Give back exactly the lines of the entries below from the line with "always_ff @(posedge clk_i) begin" to the line with "m_penable_q <= 1'b0;", inclusive, and only those.

(PROVIDED MATERIAL Opens)

### src/rtl/apb_node_reg.sv
// APB 1-to-N node: decodes an upstream transfer against per-port address rules,
// replays it on the selected downstream port with a registered request, and returns the response.
module apb_node_reg #(
    parameter int NB_MASTER      = 8,
    parameter int APB_DATA_WIDTH = 32,
    parameter int APB_ADDR_WIDTH = 32,
    parameter int TIMEOUT_CYCLES = 16
) (
    input  logic                                  clk_i,
    input  logic                                  rst_i,

    input  logic                                  s_psel_i,
    input  logic                                  s_penable_i,
    input  logic                                  s_pwrite_i,
    input  logic [APB_ADDR_WIDTH-1:0]             s_paddr_i,
    input  logic [APB_DATA_WIDTH-1:0]             s_pwdata_i,
    input  logic [APB_DATA_WIDTH/8-1:0]           s_pstrb_i,
    output logic [APB_DATA_WIDTH-1:0]             s_prdata_o,
    output logic                                  s_pready_o,
    output logic                                  s_pslverr_o,

    output logic [NB_MASTER-1:0]                  m_psel_o,
    output logic                                  m_penable_o,
    output logic                                  m_pwrite_o,
    output logic [APB_ADDR_WIDTH-1:0]             m_paddr_o,
    output logic [APB_DATA_WIDTH-1:0]             m_pwdata_o,
    output logic [APB_DATA_WIDTH/8-1:0]           m_pstrb_o,
    input  logic [NB_MASTER*APB_DATA_WIDTH-1:0]   m_prdata_i,
    input  logic [NB_MASTER-1:0]                  m_pready_i,
    input  logic [NB_MASTER-1:0]                  m_pslverr_i,

    input  logic [NB_MASTER*APB_ADDR_WIDTH-1:0]   start_addr_i,
    input  logic [NB_MASTER*APB_ADDR_WIDTH-1:0]   end_addr_i,
    input  logic [NB_MASTER-1:0]                  rule_en_i
);

    localparam int STRB_W = APB_DATA_WIDTH / 8;
    // Two spare codes above TIMEOUT_CYCLES-1 so the counter can saturate instead of wrapping.
    localparam int CNT_W  = $clog2(TIMEOUT_CYCLES + 2);
    localparam logic [CNT_W-1:0] TO_LAST =
        (TIMEOUT_CYCLES > 0) ? CNT_W'(TIMEOUT_CYCLES - 1) : {CNT_W{1'b0}};
    localparam logic [CNT_W-1:0] CNT_MAX = {CNT_W{1'b1}};

    typedef enum logic [2:0] {
        IDLE   = 3'd0,
        SETUP  = 3'd1,
        ACCESS = 3'd2,
        RESP   = 3'd3,
        ERR    = 3'd4
    } state_e;

    state_e                      state_q,     state_d;
    logic [CNT_W-1:0]            cnt_q,       cnt_d;
    logic [APB_ADDR_WIDTH-1:0]   paddr_q,     paddr_d;
    logic                        pwrite_q,    pwrite_d;
    logic [APB_DATA_WIDTH-1:0]   pwdata_q,    pwdata_d;
    logic [STRB_W-1:0]           pstrb_q,     pstrb_d;
    logic [NB_MASTER-1:0]        m_psel_q,    m_psel_d;
    logic                        m_penable_q, m_penable_d;
    logic                        s_pready_q,  s_pready_d;
    logic                        s_pslverr_q, s_pslverr_d;
    logic [APB_DATA_WIDTH-1:0]   s_prdata_q,  s_prdata_d;

    logic [NB_MASTER-1:0]        hit_s;
    logic [NB_MASTER-1:0]        dec_s;
    logic [APB_DATA_WIDTH-1:0]   sel_rdata_s;
    logic                        sel_ready_s;
    logic                        sel_err_s;
    logic                        timeout_hit_s;

    // Address decode: per-rule range hit, then isolate the lowest set bit as the winner.
    always_comb begin
        hit_s = {NB_MASTER{1'b0}};
        for (int i = 0; i < NB_MASTER; i++) begin
            hit_s[i] = rule_en_i[i]
                && (s_paddr_i >= start_addr_i[i*APB_ADDR_WIDTH +: APB_ADDR_WIDTH])
                && (s_paddr_i <= end_addr_i[i*APB_ADDR_WIDTH +: APB_ADDR_WIDTH]);
        end
        dec_s = hit_s & (~hit_s + NB_MASTER'(1));
    end

    // Response mux keyed by the registered one-hot select, so unselected ports are ignored.
    always_comb begin
        sel_rdata_s = {APB_DATA_WIDTH{1'b0}};
        sel_ready_s = 1'b0;
        sel_err_s   = 1'b0;
        for (int i = 0; i < NB_MASTER; i++) begin
            sel_rdata_s = sel_rdata_s | (m_prdata_i[i*APB_DATA_WIDTH +: APB_DATA_WIDTH]
                                         & {APB_DATA_WIDTH{m_psel_q[i]}});
            sel_ready_s = sel_ready_s | (m_pready_i[i] & m_psel_q[i]);
            sel_err_s   = sel_err_s   | (m_pslverr_i[i] & m_psel_q[i]);
        end
        timeout_hit_s = (TIMEOUT_CYCLES > 0) && (cnt_q == TO_LAST);
    end

    // Next-state and next-output logic for the transfer FSM.
    always_comb begin
        state_d     = state_q;
        cnt_d       = cnt_q;
        paddr_d     = paddr_q;
        pwrite_d    = pwrite_q;
        pwdata_d    = pwdata_q;
        pstrb_d     = pstrb_q;
        m_psel_d    = {NB_MASTER{1'b0}};
        m_penable_d = 1'b0;
        s_pready_d  = 1'b0;
        s_pslverr_d = 1'b0;
        s_prdata_d  = {APB_DATA_WIDTH{1'b0}};

        case (state_q)
            IDLE: begin
                if (s_psel_i && s_penable_i) begin
                    paddr_d  = s_paddr_i;
                    pwrite_d = s_pwrite_i;
                    pwdata_d = s_pwdata_i;
                    pstrb_d  = s_pstrb_i;
                    if (|dec_s) begin
                        state_d  = SETUP;
                        m_psel_d = dec_s;
                    end else begin
                        state_d     = ERR;
                        s_pready_d  = 1'b1;
                        s_pslverr_d = 1'b1;
                    end
                end else begin
                    state_d = IDLE;
                end
            end
            SETUP: begin
                state_d     = ACCESS;
                m_psel_d    = m_psel_q;
                m_penable_d = 1'b1;
                cnt_d       = {CNT_W{1'b0}};
            end
            ACCESS: begin
                // A ready slave takes priority over a timeout expiring in the same cycle.
                if (sel_ready_s) begin
                    state_d     = RESP;
                    s_pready_d  = 1'b1;
                    s_pslverr_d = sel_err_s;
                    s_prdata_d  = sel_rdata_s;
                end else if (timeout_hit_s) begin
                    state_d     = RESP;
                    s_pready_d  = 1'b1;
                    s_pslverr_d = 1'b1;
                end else begin
                    state_d     = ACCESS;
                    m_psel_d    = m_psel_q;
                    m_penable_d = 1'b1;
                    cnt_d       = (cnt_q == CNT_MAX) ? cnt_q : cnt_q + CNT_W'(1);
                end
            end
            RESP: begin
                state_d = IDLE;
            end
            ERR: begin
                state_d = IDLE;
            end
            default: begin
                state_d = IDLE;
            end
        endcase
    end

    // State, request and output registers with synchronous reset.
    always_ff @(posedge clk_i) begin
        if (rst_i) begin
            state_q     <= IDLE;
            cnt_q       <= {CNT_W{1'b0}};
            paddr_q     <= {APB_ADDR_WIDTH{1'b0}};
            pwrite_q    <= 1'b0;
            pwdata_q    <= {APB_DATA_WIDTH{1'b0}};
            pstrb_q     <= {STRB_W{1'b0}};
            m_psel_q    <= {NB_MASTER{1'b0}};
            m_penable_q <= 1'b0;
            s_pready_q  <= 1'b0;
            s_pslverr_q <= 1'b0;
            s_prdata_q  <= {APB_DATA_WIDTH{1'b0}};
        end else begin
            state_q     <= state_d;
            cnt_q       <= cnt_d;
            paddr_q     <= paddr_d;
            pwrite_q    <= pwrite_d;
            pwdata_q    <= pwdata_d;
            pstrb_q     <= pstrb_d;
            m_psel_q    <= m_psel_d;
            m_penable_q <= m_penable_d;
            s_pready_q  <= s_pready_d;
            s_pslverr_q <= s_pslverr_d;
            s_prdata_q  <= s_prdata_d;
        end
    end

    assign m_psel_o    = m_psel_q;
    assign m_penable_o = m_penable_q;
    assign m_pwrite_o  = pwrite_q;
    assign m_paddr_o   = paddr_q;
    assign m_pwdata_o  = pwdata_q;
    assign m_pstrb_o   = pstrb_q;
    assign s_pready_o  = s_pready_q;
    assign s_pslverr_o = s_pslverr_q;
    assign s_prdata_o  = s_prdata_q;

endmodule
==> config.mk <==
export PLATFORM = sky130hd
export DESIGN_NAME = gmem_burst_splitter
export DESIGN_NICKNAME = d
export VERILOG_FILES = /design/src/rtl/gmem_burst_splitter.sv
export SDC_FILE = /design/constraint.sdc
export NUM_CORES = 1
export LEC_CHECK = 0
export ABC_AREA = 1
export BUFFER_PORTS_ARGS = -buffer_cell sky130_fd_sc_hd__buf_4
export CORE_MARGIN = 2
export CORE_UTILIZATION = 59
export CTS_CLUSTER_SIZE = 10
export DETAILED_ROUTE_END_ITERATION = 8
export GPL_TIMING_DRIVEN = 0
export PLACE_DENSITY = 0.8
export SLEW_MARGIN = 20
export SYNTH_ARGS = -nofsm -noshare
export SYNTH_HDL_FRONTEND = slang
export SYNTH_SLANG_ARGS = --single-unit
==> constraint.sdc <==
create_clock -name i_clk -period 4.72 [get_ports i_clk]
set_input_delay 0.944 -clock i_clk [delete_from_list [all_inputs] [get_ports i_clk]]
set_output_delay 0.944 -clock i_clk [all_outputs]
set_load 0.01 [all_outputs]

(PROVIDED MATERIAL Closes)

YOUR SOLUTION:
    always_ff @(posedge clk_i) begin
        if (rst_i) begin
            state_q     <= IDLE;
            cnt_q       <= {CNT_W{1'b0}};
            paddr_q     <= {APB_ADDR_WIDTH{1'b0}};
            pwrite_q    <= 1'b0;
            pwdata_q    <= {APB_DATA_WIDTH{1'b0}};
            pstrb_q     <= {STRB_W{1'b0}};
            m_psel_q    <= {NB_MASTER{1'b0}};
            m_penable_q <= 1'b0;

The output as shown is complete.